Washington-A federal court last week dealt a blow to AT & T Corp.'s attempt to block the Baby Bells from entering the long-distance telephone business based on concerns over their power to discriminate against competitors.

In ruling on an appeal filed by AT & T, a panel from the U.S. Court of Appeals for the District of Columbia held that the Federal Communications Commission acted properly last December in allowing Bell Atlantic Corp. (now Verizon Communications) to carry long-distance calls in New York state.

AT & T cited four instances in which the FCC failed to follow the law in reviewing Bell Atlantic's long-distance application. But the court sided with the FCC each time.

"This decision is a great victory," FCC chairman William Kennard said in a statement. "The court clearly affirmed the FCC's framework for deciding long distance applications from the Bell companies-the heart and soul of the Telecommunications Act of 1996."

An AT & T spokeswoman said the company was evaluating the decision and did not know if it would appeal. AT & T can seek a rehearing before the full circuit court or file an appeal with the Supreme Court.

"Our case raised valid concerns of substantial importance to consumers and local competition," the AT & T spokeswoman said. "We are hopeful that in future proceedings, the FCC will be vigilant to protect the interests of consumers and competition."

Bell Atlantic became the first Baby Bell allowed into the long-distance market since the AT & T monopoly was broken up in 1984 and since the passage of the 1996 telecommunications law. The latter measure voided the AT & T consent decree and gave the FCC, working with states and the Justice Department, the authority to let local telcos offer long distance.

SBC Communications Inc. became the second Bell to win FCC approval.

SBC is now allowed to provide long-distance service to customers in Texas. AT & T has appealed that decision at the same court that decided the Bell Atlantic case last week.
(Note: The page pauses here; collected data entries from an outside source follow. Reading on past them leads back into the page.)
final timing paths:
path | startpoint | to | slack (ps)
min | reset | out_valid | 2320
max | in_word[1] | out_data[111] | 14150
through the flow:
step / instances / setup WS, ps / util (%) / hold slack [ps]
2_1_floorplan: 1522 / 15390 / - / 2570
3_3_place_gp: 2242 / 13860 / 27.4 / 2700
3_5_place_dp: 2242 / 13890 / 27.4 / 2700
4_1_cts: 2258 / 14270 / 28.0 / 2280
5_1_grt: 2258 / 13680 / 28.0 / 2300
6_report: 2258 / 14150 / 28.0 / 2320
Under the 1996 law, the Bells must comply with a 14-point competitive checklist designed to ensure their local facilities are truly open to competitors. Where the Bells are allowed to enter the competitive long-distance market prematurely, providers like AT & T fear they will use their local monopoly power to subsidize charges and undermine competition for that service and others, including high-speed data.
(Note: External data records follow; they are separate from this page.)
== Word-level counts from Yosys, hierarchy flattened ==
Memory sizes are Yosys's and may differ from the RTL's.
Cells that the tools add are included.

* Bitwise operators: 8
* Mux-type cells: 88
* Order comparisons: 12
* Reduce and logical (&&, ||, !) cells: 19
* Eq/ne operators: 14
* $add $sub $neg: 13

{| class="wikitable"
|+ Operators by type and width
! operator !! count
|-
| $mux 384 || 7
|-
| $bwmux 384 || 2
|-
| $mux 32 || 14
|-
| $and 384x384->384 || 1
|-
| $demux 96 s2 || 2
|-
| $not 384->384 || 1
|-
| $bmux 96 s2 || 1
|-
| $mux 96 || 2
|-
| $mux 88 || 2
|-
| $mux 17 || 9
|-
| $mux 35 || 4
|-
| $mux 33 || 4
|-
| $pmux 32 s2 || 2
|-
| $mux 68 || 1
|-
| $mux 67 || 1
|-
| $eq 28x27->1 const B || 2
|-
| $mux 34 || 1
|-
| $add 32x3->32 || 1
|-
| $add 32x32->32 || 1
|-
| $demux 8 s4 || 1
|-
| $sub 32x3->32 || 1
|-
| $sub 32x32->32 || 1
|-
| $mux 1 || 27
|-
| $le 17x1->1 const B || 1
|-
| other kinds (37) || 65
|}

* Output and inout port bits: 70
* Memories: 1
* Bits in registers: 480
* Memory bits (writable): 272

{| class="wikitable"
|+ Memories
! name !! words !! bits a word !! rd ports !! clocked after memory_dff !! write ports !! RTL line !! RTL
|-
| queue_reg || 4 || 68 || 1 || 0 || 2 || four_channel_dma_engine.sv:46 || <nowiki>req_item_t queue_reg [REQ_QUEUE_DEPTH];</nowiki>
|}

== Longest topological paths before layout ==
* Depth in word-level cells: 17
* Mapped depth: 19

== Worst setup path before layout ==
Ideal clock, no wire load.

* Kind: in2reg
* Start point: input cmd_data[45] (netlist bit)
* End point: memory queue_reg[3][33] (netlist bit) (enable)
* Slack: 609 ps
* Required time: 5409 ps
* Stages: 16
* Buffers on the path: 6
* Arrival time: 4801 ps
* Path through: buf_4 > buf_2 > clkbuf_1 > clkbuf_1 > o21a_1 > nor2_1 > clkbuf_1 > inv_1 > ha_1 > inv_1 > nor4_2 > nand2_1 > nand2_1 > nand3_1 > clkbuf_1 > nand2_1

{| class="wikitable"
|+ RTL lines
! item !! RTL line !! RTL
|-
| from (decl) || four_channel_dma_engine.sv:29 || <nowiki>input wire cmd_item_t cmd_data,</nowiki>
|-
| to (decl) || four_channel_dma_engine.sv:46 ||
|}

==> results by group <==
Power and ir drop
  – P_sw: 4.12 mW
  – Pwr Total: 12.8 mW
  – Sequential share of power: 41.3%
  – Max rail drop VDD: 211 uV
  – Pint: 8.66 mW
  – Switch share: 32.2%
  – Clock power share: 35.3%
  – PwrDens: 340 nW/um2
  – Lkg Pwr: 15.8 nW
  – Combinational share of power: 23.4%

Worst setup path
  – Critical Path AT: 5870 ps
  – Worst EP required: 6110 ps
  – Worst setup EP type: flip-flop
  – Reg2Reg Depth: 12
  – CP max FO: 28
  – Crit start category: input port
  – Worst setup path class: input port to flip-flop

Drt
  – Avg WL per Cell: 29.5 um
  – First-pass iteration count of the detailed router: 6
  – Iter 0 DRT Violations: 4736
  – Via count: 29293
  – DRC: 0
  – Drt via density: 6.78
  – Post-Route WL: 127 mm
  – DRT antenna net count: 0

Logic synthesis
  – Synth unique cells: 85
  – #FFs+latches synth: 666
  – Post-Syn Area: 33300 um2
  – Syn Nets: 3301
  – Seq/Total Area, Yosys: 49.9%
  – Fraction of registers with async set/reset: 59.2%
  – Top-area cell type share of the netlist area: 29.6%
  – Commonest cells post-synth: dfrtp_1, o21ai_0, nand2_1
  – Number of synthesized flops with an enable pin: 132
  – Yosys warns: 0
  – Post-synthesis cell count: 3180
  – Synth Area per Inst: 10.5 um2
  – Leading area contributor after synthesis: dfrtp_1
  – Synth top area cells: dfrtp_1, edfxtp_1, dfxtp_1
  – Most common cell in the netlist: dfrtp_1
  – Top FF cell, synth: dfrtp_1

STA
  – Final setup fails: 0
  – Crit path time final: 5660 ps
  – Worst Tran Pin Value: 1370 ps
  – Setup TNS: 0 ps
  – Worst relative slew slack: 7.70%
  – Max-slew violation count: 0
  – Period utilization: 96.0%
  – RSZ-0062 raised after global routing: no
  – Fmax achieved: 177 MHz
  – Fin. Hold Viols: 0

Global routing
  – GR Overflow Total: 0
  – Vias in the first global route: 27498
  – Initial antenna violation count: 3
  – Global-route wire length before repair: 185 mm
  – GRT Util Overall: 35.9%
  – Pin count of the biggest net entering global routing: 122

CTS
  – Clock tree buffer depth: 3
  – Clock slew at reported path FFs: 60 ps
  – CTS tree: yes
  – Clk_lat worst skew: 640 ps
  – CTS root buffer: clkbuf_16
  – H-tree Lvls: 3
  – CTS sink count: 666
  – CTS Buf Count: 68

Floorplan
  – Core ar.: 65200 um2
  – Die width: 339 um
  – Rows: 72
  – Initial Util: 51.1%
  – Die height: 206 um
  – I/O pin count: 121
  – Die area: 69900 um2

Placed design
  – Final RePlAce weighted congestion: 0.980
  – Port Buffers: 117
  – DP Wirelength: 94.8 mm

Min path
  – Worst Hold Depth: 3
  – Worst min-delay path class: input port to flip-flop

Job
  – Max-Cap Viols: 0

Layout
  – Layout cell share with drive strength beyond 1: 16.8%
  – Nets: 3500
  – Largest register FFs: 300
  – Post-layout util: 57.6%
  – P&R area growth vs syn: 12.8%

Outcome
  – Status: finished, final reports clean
For that reason alone, AT & T and digital-subscriber-line service providers like Covad Communications Group Inc. have aggressively monitored FCC reviews of Baby Bell long-distance applications.

Although the FCC has allowed two Bells to proceed, it has rejected petitions from five others.

AT & T contended that Bell Atlantic failed to meet four tests in the checklist. For example, AT & T said the FCC allowed Bell Atlantic to overcharge wholesale customers for unbundled elements and permitted Bell Atlantic to market long-distance service in ways that were unfair to competitors.

In a 28-page opinion, the court said the FCC had to make many tough policy calls, and said it must defer to the agency's expert analysis.

"We believe that the [FCC] set the bar at a reasonable height," the court said. "It demanded real evidence that Bell Atlantic had complied with all checklist requirements, but at the same time, it did not allow 'the infeasible perfect to oust the feasible good.'"

It's "a given" that the court would back the FCC over AT & T, said George Reed-Dellinger, a telecom analyst with Washington Analysis.

He said the four Baby Bells, which serve almost all of the lower 48 states, might react to the decision by flooding the FCC with long-distance applications in the months ahead.

Because the FCC has just 90 days to act on a long-distance application, the Bells might decide they have a better chance gaining of access after the November election. That's when, as Reed-Dellinger said, the agency's leadership is "in limbo."

But the FCC could respond to that tactic by summarily denying the applications, he acknowledged.